[Saved entries]
▽

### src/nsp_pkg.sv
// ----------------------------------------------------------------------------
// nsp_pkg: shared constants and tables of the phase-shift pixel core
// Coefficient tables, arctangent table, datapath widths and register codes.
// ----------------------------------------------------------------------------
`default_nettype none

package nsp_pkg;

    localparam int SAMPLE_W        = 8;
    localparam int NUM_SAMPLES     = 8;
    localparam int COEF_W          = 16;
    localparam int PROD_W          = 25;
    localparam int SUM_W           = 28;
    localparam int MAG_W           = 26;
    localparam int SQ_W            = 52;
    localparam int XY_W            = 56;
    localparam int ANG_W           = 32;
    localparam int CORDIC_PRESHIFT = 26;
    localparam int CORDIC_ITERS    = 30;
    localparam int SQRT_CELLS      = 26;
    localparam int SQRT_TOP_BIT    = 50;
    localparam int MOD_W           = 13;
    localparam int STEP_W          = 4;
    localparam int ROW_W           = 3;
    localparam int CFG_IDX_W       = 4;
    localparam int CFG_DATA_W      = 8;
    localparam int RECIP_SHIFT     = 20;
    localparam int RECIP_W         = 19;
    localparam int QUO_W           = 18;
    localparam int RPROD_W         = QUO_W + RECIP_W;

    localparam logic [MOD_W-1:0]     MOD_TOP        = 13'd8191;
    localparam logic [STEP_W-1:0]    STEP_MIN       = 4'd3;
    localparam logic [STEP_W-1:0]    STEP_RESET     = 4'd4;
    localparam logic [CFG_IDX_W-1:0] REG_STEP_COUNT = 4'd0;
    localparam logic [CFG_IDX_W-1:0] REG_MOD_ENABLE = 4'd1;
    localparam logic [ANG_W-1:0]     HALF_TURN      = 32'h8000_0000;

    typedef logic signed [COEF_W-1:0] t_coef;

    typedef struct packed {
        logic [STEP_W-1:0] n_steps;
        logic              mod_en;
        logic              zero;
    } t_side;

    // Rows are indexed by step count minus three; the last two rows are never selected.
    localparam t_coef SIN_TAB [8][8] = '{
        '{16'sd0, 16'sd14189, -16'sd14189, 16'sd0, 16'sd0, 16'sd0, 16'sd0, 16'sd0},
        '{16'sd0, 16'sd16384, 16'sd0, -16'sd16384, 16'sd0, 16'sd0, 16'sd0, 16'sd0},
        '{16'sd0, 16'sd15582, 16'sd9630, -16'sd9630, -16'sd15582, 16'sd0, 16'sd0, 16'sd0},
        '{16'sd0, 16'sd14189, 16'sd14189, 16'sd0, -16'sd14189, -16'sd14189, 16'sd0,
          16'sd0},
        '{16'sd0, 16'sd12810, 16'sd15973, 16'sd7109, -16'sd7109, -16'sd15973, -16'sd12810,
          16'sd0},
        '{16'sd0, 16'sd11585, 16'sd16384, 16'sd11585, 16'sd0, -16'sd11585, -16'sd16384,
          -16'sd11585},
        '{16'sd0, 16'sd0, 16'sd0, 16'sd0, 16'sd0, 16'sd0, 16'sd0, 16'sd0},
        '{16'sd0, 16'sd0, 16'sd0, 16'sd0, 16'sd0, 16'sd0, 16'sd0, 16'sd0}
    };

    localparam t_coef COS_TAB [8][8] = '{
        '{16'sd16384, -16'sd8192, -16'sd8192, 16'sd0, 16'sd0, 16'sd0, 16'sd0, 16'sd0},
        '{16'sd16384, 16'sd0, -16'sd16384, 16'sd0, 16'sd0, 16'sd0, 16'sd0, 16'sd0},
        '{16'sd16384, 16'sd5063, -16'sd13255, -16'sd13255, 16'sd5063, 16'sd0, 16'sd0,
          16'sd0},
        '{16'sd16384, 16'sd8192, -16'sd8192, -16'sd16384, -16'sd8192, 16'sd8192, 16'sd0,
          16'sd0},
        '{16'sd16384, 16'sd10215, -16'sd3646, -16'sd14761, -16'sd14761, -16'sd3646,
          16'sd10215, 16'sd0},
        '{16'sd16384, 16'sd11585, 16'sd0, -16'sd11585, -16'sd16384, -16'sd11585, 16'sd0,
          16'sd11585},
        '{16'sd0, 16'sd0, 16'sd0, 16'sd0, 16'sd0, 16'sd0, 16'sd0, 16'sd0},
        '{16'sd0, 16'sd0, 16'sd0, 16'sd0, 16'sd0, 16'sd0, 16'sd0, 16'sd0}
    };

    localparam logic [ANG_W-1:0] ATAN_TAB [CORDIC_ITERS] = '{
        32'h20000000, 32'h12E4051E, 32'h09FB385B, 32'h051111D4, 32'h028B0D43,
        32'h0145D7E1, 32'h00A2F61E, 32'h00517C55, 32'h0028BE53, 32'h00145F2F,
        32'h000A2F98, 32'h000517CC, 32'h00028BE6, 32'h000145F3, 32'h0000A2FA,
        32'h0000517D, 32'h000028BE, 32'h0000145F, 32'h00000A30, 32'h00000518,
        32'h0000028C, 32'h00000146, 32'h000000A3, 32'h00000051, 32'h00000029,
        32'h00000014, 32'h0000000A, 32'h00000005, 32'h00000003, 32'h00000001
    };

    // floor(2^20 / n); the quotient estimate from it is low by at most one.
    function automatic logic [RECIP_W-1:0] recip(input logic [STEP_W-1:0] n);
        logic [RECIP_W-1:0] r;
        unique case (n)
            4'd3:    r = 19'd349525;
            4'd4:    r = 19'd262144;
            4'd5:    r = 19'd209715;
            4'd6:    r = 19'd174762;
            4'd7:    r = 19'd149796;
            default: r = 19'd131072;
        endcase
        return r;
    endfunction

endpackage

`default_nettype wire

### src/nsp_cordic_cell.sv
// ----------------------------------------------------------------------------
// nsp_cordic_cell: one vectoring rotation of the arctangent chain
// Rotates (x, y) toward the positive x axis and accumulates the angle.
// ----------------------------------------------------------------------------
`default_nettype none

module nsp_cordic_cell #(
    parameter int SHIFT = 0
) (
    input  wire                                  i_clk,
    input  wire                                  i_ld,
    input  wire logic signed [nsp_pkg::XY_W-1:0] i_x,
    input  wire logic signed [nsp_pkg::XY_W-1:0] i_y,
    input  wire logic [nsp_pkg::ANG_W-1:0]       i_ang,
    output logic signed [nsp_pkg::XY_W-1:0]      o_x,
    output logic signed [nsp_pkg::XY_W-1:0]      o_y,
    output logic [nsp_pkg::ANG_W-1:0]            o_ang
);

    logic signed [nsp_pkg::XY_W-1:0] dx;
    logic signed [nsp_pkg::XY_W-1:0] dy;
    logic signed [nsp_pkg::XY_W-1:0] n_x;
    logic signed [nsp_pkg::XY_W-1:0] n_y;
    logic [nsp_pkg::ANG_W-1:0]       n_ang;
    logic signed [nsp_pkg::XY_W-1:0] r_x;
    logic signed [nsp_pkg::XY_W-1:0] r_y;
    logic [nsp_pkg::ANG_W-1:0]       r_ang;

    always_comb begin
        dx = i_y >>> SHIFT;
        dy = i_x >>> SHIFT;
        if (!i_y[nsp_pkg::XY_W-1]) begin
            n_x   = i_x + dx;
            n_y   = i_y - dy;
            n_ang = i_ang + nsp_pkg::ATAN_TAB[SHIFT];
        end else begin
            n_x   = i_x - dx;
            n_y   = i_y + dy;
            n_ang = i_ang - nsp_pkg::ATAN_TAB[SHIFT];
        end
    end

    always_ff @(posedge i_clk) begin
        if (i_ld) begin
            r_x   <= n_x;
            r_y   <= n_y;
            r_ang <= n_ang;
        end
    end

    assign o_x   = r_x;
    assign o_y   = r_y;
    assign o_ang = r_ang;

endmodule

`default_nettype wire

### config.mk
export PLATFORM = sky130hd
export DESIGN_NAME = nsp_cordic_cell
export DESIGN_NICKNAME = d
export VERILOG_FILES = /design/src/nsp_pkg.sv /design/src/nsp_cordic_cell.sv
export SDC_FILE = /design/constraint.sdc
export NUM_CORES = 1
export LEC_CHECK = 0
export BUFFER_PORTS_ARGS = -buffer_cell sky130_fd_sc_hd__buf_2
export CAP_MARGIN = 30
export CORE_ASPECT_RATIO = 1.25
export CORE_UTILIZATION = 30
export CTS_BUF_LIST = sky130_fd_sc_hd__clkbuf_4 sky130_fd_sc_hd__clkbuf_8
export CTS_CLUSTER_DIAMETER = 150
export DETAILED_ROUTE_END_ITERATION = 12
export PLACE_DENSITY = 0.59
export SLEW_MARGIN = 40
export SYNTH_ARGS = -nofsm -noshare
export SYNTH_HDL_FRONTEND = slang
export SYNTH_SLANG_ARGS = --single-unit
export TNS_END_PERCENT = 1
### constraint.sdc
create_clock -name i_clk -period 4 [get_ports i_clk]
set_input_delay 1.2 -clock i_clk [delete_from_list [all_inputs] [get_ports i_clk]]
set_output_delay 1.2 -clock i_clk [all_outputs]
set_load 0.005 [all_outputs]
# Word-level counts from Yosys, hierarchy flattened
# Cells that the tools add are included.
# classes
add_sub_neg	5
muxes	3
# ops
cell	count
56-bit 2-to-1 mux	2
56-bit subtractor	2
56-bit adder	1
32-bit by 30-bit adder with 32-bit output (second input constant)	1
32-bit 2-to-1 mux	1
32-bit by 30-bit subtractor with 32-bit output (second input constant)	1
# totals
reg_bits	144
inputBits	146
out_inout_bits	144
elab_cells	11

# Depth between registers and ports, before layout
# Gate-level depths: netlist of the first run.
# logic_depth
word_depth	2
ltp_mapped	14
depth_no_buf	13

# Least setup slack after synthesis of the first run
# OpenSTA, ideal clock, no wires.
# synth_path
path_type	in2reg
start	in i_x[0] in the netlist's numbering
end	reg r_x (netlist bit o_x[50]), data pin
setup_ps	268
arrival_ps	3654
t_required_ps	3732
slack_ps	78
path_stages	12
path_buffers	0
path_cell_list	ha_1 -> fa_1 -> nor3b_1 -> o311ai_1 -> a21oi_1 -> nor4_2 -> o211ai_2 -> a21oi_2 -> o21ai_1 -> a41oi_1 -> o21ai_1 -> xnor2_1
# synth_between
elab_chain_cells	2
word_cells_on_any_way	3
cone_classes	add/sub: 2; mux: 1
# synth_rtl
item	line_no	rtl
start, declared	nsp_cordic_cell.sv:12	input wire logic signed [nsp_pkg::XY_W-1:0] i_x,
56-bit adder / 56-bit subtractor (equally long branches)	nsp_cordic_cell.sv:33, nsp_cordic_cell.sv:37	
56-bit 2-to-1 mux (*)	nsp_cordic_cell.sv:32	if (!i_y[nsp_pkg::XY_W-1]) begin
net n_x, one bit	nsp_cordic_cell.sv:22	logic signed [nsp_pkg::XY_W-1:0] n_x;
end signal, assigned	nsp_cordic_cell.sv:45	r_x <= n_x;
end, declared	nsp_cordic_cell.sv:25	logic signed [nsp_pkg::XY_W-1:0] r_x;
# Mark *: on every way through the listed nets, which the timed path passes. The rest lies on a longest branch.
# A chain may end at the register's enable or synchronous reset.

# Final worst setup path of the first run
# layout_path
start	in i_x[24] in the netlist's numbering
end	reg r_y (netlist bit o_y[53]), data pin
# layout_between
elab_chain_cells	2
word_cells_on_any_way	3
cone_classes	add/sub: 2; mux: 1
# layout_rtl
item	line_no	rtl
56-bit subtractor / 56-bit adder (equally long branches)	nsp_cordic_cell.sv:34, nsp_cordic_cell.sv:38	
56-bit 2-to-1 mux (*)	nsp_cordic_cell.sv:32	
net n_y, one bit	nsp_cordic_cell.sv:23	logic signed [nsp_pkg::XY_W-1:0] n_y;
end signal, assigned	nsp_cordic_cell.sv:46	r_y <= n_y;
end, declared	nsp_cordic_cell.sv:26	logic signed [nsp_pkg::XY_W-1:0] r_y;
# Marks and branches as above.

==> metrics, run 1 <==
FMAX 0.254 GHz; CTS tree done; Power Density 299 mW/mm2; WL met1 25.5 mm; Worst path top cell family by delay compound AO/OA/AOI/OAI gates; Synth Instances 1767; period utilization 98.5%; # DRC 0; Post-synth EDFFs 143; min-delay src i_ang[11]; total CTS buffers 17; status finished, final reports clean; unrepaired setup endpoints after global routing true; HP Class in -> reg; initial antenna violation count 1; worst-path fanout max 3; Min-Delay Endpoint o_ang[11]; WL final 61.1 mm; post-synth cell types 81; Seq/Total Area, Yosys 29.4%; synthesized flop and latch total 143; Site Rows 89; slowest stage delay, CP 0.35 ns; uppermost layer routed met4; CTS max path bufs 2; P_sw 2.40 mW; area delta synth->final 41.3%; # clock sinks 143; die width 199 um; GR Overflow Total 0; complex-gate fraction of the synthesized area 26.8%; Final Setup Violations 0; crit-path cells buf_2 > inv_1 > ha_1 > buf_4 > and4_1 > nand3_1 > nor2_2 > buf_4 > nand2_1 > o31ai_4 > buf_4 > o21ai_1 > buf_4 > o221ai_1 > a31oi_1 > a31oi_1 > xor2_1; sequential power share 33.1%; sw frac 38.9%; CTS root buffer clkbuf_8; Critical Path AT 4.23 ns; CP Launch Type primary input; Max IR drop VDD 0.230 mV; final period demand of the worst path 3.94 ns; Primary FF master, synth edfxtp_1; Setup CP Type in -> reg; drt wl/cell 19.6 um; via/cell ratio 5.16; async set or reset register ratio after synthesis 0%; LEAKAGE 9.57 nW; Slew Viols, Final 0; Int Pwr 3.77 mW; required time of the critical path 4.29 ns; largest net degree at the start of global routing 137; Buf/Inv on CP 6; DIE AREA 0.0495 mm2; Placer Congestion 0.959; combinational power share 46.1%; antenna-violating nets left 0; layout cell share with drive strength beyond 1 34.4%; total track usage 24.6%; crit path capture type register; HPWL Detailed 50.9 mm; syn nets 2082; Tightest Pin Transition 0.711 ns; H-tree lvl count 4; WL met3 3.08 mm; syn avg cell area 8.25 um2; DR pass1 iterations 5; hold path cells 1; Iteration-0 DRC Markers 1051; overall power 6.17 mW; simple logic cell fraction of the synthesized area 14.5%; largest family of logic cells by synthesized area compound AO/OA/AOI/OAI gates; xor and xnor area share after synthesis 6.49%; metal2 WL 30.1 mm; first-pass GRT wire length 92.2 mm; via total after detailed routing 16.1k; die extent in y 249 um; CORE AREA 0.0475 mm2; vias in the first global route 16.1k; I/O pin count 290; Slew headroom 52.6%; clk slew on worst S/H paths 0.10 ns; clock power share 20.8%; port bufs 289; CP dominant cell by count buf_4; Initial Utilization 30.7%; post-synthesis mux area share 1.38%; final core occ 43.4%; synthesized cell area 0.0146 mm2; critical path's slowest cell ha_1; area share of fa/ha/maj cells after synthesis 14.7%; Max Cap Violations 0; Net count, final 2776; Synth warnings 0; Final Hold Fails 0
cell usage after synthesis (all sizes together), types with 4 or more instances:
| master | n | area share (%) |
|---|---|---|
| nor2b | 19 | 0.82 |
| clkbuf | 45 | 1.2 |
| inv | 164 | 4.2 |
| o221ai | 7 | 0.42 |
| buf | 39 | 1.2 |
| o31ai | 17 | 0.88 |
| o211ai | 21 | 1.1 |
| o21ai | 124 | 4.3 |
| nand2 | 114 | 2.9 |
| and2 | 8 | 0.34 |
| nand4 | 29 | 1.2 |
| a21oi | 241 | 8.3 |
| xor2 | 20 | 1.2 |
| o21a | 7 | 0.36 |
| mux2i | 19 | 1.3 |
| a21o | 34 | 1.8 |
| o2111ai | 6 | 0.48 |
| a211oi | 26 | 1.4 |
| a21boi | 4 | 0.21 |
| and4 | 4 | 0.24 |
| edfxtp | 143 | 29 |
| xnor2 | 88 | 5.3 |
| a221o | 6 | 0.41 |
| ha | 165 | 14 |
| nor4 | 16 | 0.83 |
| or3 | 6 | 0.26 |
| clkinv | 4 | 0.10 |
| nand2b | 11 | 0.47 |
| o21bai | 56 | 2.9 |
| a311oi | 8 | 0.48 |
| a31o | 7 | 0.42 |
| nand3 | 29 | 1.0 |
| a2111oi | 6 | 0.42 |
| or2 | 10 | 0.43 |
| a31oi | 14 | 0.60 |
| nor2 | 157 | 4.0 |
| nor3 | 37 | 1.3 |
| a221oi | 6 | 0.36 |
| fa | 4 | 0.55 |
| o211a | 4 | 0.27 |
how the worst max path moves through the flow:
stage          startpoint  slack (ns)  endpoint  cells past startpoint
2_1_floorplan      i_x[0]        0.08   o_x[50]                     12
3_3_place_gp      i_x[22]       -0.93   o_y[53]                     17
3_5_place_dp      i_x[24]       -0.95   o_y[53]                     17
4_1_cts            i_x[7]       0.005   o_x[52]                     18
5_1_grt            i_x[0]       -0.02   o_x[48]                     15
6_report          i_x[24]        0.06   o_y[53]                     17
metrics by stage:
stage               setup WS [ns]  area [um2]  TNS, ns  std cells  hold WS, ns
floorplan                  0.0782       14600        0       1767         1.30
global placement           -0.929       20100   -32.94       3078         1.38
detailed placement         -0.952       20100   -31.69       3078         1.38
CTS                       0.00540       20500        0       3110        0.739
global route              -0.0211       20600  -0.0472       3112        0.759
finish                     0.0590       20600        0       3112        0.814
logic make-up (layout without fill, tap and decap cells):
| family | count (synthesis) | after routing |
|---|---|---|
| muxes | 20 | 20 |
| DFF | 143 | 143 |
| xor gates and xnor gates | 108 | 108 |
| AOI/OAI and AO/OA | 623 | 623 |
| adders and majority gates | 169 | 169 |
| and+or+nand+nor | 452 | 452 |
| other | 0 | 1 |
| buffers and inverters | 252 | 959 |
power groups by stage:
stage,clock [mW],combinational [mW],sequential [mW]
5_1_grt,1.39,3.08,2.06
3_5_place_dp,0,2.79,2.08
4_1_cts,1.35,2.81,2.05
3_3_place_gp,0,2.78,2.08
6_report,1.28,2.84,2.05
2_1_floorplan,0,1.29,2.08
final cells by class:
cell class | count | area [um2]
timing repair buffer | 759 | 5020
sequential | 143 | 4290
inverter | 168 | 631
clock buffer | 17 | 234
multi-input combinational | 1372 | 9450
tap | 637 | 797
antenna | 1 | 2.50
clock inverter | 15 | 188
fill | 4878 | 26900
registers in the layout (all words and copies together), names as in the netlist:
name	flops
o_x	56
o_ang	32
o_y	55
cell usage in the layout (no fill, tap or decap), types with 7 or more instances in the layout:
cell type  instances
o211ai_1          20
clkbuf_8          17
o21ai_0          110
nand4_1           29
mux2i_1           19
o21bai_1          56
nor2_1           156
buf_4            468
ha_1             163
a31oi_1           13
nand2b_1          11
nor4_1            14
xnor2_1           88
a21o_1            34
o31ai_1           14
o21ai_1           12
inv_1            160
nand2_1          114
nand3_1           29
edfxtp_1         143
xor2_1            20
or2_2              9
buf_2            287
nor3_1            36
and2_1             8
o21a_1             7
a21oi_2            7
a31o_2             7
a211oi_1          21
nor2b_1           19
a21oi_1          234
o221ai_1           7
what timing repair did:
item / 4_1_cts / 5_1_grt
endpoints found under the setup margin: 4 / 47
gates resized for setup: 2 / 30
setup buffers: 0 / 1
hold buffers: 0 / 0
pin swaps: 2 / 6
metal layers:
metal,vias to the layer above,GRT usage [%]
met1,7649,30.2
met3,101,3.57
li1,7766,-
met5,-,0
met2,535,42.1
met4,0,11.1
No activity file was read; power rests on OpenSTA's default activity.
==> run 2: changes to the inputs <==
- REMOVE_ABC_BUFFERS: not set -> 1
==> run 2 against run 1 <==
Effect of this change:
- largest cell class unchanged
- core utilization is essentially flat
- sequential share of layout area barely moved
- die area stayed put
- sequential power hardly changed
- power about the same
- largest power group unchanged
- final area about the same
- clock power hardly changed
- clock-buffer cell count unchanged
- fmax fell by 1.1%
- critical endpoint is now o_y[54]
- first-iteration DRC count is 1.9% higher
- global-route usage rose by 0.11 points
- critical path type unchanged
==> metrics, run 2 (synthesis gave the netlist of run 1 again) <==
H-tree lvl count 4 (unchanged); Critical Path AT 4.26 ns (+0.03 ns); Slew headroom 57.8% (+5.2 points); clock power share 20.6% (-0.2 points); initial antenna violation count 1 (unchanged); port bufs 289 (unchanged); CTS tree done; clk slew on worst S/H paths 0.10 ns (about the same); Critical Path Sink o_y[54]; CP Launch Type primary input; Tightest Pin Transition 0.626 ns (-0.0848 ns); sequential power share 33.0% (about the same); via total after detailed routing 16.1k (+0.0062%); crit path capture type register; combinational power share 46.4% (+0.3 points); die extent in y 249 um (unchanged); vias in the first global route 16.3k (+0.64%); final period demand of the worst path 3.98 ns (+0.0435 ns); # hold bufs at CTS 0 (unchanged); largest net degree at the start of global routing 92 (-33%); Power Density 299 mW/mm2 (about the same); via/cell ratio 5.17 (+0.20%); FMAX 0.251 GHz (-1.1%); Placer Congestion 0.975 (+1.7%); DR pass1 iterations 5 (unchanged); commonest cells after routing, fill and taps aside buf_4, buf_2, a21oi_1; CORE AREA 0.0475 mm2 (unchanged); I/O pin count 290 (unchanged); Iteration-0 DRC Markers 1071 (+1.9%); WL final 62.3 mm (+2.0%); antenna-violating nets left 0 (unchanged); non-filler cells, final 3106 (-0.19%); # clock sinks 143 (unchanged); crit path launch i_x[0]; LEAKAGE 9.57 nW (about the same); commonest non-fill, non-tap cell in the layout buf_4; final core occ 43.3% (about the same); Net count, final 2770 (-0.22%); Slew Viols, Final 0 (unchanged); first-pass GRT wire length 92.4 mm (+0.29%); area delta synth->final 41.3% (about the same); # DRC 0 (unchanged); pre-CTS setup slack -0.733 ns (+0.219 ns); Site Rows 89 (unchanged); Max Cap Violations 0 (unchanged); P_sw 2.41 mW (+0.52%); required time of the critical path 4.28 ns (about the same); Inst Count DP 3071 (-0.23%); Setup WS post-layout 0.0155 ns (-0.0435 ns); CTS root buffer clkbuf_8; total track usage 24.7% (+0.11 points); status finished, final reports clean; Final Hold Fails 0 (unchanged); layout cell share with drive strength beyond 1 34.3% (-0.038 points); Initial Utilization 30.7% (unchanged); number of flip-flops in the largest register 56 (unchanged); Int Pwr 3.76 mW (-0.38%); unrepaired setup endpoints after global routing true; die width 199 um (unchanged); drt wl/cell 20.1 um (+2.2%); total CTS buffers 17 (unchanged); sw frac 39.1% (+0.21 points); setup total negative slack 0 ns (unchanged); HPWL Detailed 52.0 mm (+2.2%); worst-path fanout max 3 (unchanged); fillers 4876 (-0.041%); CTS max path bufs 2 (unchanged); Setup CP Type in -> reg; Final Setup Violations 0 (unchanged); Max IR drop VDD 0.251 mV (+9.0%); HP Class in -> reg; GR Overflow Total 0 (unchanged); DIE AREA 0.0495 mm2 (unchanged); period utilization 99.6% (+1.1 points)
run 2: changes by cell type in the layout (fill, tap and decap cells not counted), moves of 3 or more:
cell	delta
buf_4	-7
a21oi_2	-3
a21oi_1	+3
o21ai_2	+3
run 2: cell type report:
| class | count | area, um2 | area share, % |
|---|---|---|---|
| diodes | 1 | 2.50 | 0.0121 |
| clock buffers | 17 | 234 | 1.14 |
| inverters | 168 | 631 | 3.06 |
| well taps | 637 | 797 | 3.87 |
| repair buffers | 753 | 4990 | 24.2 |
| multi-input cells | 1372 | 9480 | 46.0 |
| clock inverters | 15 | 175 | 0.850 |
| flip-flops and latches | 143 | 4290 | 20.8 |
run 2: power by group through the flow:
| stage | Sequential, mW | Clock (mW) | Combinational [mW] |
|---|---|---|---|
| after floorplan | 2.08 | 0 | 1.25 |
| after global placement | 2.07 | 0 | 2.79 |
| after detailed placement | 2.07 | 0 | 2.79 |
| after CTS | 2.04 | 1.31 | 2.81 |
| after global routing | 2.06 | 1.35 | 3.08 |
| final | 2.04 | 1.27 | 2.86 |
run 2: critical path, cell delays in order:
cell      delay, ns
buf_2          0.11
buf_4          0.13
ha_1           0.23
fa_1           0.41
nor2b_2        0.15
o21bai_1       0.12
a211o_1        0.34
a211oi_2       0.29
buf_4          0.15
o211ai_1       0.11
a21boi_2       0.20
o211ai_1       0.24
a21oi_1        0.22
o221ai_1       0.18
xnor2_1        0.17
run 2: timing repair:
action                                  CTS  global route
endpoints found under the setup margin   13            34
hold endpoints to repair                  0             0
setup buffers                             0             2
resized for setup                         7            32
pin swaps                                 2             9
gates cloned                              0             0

△

**Try it**: Tell me how many lines of the records include the word "timing", and say nothing else.

**Solution to the exercise**: 3